Source: an optimization exercise on an open RTL-to-GDS flow (aim: small area). Production flows keep margins and buffers that such runs may drop.
Function was checked by simulation only, so behaviour that the tests miss may differ from the original.
Power is estimated from default activity; no workload was simulated.

==> flow/design.v <==
module led_index (
    input  wire [2:0] row,
    input  wire [2:0] col,
    output wire [4:0] idx
);
    localparam [319:0] TABLE = 320'h41cc941cc55b1aa5b1ae946139460f088600886441cc941cc55b1aa5b1ae946139460fadaf4adaf8;
    assign idx = TABLE[{row, col} * 5 +: 5];
endmodule
module led_glyph_rom (
    input  wire [3:0] id,
    input  wire [4:0] pix,
    output wire       on
);
    localparam [511:0] TABLE = 512'h00000000000000000000000000000288078207d70782042203020027001100c9078007f5034403ff0344015f0308009c00110072072003220628067d06280588;
    assign on = TABLE[{pix, id}];
endmodule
━━━━━━
* **Your assignment**:
Retype each record above so that every word stays exactly the same.

* **Solution for this exercise**:
Source: an optimization exercise on an open RTL-to-GDS flow (aim: small area). Production flows keep margins and buffers that such runs may drop.
Function was checked by simulation only, so behaviour that the tests miss may differ from the original.
Power is estimated from default activity; no workload was simulated.

==> flow/design.v <==
module led_index (
    input  wire [2:0] row,
    input  wire [2:0] col,
    output wire [4:0] idx
);
    localparam [319:0] TABLE = 320'h41cc941cc55b1aa5b1ae946139460f088600886441cc941cc55b1aa5b1ae946139460fadaf4adaf8;
    assign idx = TABLE[{row, col} * 5 +: 5];
endmodule
module led_glyph_rom (
    input  wire [3:0] id,
    input  wire [4:0] pix,
    output wire       on
);
    localparam [511:0] TABLE = 512'h00000000000000000000000000000288078207d70782042203020027001100c9078007f5034403ff0344015f0308009c00110072072003220628067d06280588;
    assign on = TABLE[{pix, id}];
endmodule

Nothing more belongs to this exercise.